**EXERCISE INSTRUCTIONS:**
Your answer consists of the lines in the data that contain "mostFrequentLayoutCell". Copy each of them.

**EXCERPTED RECORDS:**
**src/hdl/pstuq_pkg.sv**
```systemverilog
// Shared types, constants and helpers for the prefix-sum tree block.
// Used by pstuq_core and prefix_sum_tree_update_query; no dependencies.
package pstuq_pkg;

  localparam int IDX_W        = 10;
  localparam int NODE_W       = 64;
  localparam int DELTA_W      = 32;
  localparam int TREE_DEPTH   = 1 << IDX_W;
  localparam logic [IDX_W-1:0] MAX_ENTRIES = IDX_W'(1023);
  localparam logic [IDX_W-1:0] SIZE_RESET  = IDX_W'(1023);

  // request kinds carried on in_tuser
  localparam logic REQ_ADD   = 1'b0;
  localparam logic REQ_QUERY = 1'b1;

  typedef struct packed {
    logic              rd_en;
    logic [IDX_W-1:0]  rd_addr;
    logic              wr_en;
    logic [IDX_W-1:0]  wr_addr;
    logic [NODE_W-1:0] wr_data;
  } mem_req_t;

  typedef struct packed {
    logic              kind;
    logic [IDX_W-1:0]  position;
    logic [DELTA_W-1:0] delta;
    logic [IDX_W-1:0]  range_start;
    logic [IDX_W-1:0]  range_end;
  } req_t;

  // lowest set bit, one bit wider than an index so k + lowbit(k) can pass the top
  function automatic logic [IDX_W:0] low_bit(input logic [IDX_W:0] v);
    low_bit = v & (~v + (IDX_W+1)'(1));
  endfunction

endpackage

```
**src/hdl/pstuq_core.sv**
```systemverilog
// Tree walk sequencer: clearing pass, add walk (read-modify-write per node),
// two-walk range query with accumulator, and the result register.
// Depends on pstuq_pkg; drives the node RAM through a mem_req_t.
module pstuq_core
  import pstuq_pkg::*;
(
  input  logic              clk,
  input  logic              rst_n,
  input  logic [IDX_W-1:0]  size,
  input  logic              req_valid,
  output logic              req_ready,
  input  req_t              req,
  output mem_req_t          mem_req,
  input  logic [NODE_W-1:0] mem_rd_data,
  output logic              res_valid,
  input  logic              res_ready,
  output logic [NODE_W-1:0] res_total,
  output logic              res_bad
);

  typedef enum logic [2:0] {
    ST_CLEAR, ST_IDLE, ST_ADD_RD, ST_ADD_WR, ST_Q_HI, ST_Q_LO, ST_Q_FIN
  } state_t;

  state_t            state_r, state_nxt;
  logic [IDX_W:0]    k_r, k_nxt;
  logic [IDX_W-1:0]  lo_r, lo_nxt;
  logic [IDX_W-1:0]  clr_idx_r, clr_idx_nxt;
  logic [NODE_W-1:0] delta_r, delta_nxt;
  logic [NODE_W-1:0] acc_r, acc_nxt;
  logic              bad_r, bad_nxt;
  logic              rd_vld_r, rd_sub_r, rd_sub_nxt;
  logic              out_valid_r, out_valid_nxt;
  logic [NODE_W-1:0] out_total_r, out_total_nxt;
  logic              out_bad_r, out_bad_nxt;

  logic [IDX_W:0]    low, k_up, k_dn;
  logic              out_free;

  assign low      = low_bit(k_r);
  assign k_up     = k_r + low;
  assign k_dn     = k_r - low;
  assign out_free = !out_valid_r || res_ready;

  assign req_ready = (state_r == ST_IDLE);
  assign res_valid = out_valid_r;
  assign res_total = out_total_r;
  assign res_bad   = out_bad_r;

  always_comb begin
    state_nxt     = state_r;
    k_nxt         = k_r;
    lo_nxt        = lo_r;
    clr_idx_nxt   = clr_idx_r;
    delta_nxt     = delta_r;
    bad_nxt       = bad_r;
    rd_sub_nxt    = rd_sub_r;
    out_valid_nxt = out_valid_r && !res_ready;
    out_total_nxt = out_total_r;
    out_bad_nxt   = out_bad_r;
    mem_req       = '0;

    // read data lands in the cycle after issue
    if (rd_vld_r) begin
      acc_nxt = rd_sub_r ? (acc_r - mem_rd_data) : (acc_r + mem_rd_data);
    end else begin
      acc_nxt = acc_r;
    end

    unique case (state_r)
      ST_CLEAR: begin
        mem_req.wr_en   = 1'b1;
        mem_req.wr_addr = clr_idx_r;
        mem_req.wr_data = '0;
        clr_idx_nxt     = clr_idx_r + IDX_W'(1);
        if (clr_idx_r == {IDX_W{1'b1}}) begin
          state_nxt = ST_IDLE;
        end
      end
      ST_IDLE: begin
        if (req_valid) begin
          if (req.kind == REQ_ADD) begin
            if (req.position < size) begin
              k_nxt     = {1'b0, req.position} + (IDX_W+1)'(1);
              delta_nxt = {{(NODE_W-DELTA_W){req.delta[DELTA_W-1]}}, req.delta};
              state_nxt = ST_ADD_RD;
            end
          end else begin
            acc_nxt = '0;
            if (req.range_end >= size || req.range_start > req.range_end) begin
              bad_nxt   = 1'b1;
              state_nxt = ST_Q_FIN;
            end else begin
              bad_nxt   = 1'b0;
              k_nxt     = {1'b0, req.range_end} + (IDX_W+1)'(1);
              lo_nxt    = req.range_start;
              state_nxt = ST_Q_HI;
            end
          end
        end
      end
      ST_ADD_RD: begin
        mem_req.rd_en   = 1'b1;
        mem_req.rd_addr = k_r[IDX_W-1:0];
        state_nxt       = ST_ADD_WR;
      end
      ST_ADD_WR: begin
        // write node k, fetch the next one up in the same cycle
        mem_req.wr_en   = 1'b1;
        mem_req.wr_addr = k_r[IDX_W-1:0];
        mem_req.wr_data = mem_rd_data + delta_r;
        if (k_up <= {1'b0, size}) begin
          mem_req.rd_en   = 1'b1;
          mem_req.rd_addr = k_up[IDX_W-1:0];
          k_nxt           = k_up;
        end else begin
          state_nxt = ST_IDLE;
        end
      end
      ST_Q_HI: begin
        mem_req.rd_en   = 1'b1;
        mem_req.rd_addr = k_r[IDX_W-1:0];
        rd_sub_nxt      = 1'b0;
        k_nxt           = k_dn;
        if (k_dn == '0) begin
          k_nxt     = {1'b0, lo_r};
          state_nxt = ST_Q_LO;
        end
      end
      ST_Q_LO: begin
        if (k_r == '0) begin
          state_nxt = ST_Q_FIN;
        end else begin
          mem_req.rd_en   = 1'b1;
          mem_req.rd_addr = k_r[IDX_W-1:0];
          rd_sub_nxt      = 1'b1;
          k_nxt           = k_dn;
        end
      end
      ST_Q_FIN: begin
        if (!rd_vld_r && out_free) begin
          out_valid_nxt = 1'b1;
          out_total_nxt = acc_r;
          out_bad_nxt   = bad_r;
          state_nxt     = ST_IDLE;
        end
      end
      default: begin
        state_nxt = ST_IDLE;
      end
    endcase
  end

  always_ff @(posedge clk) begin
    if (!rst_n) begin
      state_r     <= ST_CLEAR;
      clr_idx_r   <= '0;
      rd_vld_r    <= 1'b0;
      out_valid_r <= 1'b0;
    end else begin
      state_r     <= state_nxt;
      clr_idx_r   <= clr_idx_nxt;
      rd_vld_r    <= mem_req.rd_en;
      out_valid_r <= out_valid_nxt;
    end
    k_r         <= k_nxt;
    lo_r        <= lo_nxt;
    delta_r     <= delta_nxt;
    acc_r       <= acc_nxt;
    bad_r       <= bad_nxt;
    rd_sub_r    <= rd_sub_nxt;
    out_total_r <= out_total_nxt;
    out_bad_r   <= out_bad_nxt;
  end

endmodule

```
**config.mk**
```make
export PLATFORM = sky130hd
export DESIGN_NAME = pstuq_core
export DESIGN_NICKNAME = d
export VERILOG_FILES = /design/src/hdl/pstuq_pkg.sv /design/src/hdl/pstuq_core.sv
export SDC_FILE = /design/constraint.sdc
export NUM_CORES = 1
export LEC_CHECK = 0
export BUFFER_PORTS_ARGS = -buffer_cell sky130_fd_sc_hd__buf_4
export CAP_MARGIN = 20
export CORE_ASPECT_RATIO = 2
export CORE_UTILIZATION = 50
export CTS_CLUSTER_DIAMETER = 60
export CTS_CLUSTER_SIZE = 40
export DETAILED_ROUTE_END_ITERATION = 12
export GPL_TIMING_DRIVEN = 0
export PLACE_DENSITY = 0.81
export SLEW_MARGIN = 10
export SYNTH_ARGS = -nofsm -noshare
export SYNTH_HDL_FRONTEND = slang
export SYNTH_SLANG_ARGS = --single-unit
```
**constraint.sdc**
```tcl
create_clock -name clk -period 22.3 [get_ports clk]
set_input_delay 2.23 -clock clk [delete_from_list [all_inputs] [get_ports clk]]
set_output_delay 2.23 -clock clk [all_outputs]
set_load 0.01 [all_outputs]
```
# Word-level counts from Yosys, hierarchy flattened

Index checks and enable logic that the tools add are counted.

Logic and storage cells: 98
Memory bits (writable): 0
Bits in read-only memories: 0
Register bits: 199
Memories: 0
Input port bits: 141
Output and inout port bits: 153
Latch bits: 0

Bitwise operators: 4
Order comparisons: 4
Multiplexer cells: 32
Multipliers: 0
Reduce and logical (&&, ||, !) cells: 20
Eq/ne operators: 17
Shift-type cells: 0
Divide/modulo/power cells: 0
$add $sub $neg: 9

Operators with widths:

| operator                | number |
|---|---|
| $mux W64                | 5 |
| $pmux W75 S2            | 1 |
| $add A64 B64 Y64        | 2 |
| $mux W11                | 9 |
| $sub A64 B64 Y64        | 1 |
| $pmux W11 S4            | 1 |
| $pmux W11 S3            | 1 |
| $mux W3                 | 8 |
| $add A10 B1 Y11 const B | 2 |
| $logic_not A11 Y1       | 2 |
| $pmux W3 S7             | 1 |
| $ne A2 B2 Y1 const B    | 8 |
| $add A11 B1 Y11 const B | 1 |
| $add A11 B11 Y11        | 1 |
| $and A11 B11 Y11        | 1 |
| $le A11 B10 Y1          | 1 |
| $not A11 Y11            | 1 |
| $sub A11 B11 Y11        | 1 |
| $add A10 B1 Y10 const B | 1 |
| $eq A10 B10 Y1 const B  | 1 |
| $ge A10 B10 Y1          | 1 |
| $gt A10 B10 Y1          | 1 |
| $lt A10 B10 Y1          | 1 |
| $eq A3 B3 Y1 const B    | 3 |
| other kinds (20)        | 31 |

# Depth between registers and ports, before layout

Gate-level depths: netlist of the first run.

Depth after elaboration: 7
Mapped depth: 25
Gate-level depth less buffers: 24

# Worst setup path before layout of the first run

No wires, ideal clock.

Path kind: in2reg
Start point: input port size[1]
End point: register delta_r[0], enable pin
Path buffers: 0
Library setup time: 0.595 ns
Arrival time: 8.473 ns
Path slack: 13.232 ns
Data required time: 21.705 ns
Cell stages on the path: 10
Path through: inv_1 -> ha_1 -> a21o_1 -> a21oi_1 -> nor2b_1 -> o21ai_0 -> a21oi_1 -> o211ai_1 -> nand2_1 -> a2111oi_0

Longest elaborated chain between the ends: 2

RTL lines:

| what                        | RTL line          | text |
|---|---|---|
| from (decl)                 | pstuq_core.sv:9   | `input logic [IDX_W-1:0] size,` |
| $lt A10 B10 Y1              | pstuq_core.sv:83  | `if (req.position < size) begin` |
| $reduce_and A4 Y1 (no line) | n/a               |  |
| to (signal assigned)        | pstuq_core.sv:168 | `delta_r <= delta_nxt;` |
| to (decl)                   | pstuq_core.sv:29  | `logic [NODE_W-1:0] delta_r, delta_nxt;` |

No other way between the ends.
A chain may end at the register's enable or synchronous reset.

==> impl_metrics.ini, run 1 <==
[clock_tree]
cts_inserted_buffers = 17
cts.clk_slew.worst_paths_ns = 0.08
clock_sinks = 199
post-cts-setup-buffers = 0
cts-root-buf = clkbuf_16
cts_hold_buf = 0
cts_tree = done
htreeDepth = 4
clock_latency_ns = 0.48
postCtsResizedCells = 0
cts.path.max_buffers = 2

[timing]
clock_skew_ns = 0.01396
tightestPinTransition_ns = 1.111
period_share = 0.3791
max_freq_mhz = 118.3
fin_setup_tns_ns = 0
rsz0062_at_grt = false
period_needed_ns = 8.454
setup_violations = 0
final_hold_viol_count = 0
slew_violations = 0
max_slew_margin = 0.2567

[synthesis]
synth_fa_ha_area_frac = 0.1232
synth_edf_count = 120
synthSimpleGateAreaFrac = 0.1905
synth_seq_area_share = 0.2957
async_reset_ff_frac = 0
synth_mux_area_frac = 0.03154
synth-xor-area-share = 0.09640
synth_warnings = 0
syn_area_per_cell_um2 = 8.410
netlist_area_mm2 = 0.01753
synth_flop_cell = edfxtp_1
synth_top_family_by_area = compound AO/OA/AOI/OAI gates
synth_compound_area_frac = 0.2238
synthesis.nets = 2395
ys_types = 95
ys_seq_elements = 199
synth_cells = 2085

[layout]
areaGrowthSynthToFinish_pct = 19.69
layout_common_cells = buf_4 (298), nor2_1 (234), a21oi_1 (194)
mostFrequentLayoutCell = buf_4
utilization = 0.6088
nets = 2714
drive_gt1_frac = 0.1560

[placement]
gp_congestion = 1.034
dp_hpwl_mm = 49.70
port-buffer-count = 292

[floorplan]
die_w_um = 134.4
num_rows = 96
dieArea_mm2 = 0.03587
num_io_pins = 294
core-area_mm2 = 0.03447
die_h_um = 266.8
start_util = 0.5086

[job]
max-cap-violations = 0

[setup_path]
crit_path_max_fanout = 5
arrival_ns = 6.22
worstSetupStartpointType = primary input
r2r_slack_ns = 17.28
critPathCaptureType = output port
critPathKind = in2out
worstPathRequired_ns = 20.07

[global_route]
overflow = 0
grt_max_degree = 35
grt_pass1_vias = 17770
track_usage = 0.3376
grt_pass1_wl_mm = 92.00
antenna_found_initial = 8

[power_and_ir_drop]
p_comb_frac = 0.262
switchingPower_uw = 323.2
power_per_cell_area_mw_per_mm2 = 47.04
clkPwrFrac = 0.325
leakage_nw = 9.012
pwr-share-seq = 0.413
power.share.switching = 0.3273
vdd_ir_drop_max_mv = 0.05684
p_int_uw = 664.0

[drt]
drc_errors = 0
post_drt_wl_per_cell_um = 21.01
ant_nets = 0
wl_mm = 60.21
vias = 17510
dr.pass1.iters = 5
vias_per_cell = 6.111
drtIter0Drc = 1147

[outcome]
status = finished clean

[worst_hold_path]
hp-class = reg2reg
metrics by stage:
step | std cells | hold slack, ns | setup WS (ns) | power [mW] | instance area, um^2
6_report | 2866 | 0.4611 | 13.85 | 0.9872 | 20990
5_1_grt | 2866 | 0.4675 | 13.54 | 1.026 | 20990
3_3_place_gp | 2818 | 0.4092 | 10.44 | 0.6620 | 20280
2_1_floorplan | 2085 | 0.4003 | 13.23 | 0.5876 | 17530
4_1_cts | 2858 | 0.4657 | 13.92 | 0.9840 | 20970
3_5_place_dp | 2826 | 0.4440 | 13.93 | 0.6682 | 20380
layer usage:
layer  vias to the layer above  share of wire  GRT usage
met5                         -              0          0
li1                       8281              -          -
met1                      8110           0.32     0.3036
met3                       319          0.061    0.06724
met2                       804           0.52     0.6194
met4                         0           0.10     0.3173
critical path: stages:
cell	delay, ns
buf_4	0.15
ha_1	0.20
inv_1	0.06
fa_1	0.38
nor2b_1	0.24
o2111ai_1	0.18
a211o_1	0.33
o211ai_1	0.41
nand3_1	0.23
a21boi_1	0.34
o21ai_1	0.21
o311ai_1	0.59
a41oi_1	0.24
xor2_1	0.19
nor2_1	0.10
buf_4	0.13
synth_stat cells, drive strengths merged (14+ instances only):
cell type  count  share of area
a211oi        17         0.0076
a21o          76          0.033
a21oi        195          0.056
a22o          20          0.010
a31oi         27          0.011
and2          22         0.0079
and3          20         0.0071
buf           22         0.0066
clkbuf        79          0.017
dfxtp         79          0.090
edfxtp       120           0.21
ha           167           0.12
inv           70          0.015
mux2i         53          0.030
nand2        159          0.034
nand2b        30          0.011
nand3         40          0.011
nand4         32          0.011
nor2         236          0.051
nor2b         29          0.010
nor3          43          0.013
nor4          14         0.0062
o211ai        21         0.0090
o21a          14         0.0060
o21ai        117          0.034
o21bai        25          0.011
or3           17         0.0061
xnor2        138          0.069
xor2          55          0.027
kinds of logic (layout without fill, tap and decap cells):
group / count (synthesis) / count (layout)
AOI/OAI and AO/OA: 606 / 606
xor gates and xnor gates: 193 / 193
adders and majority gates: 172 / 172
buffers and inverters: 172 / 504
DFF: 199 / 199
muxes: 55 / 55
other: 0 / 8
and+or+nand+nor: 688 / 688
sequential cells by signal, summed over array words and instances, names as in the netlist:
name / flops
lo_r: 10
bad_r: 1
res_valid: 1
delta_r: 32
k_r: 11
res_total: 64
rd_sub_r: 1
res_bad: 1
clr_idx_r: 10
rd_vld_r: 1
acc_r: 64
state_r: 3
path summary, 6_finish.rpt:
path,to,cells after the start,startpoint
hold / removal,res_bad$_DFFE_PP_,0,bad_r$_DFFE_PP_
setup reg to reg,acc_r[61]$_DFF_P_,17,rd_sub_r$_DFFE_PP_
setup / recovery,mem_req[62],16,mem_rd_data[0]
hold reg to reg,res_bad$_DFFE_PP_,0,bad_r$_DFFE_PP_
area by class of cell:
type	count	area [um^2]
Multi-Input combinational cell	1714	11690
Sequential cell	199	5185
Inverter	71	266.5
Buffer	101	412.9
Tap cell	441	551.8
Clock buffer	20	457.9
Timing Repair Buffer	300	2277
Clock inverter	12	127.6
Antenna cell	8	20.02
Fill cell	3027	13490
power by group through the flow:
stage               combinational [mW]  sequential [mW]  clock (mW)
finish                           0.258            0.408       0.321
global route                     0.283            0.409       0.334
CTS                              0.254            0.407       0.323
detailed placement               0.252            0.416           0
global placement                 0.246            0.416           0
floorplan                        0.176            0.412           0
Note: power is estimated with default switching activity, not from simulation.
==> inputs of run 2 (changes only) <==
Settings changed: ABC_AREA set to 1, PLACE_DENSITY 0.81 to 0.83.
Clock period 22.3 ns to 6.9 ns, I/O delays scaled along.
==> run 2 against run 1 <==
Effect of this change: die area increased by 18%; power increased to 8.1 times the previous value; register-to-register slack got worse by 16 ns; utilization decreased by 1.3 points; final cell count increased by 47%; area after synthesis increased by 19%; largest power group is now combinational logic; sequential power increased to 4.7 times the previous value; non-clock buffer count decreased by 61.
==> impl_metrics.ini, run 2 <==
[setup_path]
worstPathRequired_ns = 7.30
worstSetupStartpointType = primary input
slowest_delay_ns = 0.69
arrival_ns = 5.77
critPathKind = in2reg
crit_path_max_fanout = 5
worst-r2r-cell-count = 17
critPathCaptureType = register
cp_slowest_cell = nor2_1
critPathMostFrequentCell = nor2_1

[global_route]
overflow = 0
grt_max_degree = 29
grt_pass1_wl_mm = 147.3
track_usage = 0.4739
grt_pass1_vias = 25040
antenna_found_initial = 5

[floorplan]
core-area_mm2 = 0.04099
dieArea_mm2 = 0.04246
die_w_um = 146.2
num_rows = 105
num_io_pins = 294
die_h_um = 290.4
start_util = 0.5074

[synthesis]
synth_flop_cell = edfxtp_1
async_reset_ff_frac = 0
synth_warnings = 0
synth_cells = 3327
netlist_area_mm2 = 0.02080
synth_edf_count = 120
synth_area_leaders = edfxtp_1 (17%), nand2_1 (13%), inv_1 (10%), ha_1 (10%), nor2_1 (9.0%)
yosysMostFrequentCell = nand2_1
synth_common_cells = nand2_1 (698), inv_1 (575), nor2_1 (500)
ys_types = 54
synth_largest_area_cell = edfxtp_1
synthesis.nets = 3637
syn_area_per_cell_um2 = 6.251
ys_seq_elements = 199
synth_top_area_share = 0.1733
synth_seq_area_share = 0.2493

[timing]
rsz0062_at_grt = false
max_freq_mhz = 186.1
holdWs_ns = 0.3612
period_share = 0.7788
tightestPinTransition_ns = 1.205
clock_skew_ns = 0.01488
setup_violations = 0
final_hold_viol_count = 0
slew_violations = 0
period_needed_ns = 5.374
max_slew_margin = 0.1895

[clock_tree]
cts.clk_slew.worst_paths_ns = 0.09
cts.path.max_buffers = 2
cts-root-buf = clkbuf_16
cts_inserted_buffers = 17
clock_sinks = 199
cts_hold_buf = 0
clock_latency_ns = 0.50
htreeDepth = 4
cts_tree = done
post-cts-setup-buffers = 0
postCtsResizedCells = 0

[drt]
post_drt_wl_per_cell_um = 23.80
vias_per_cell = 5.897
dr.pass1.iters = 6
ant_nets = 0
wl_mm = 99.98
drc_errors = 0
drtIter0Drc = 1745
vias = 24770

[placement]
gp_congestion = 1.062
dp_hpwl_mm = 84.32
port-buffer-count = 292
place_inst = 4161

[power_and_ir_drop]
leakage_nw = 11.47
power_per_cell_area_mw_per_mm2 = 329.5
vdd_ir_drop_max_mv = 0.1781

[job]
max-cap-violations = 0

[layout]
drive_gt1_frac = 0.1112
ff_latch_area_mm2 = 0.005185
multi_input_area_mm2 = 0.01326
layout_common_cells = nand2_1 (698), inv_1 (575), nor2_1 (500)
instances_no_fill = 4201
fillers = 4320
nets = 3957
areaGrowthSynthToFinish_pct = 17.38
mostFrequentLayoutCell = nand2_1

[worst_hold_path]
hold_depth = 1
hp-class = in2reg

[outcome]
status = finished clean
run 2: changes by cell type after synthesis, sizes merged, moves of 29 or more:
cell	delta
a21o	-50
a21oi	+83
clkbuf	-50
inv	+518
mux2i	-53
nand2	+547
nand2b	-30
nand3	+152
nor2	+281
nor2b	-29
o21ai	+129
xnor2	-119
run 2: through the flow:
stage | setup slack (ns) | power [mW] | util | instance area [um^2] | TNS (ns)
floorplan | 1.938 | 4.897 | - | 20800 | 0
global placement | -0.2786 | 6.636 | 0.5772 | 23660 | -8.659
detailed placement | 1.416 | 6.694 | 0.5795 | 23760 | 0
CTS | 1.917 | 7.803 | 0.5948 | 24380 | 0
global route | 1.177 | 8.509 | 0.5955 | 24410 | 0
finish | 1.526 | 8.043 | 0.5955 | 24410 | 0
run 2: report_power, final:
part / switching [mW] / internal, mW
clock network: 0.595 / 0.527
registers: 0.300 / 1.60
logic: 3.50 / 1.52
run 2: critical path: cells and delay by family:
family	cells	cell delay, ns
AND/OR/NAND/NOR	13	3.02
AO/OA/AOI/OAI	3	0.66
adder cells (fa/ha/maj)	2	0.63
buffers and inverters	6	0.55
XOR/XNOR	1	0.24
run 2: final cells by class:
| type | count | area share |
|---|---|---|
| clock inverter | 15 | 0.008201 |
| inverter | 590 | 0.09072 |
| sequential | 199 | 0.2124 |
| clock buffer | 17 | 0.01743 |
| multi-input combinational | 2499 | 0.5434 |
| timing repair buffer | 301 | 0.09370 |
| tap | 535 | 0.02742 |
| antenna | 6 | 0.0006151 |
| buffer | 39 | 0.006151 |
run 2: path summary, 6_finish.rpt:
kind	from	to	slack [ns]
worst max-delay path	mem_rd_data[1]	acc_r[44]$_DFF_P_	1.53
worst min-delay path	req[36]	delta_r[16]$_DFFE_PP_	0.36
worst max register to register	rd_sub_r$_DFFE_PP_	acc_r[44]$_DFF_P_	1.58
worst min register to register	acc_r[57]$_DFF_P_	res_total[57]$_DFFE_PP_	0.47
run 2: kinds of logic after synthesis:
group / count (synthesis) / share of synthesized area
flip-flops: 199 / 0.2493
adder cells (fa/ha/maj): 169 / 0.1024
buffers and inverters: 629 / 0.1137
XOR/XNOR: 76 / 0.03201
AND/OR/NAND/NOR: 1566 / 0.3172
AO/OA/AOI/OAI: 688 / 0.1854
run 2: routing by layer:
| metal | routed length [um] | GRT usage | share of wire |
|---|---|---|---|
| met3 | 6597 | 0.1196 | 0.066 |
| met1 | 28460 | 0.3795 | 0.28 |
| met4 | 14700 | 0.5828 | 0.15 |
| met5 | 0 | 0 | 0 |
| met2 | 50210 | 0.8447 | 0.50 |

**EXERCISE SOLUTION:**
mostFrequentLayoutCell = buf_4
mostFrequentLayoutCell = nand2_1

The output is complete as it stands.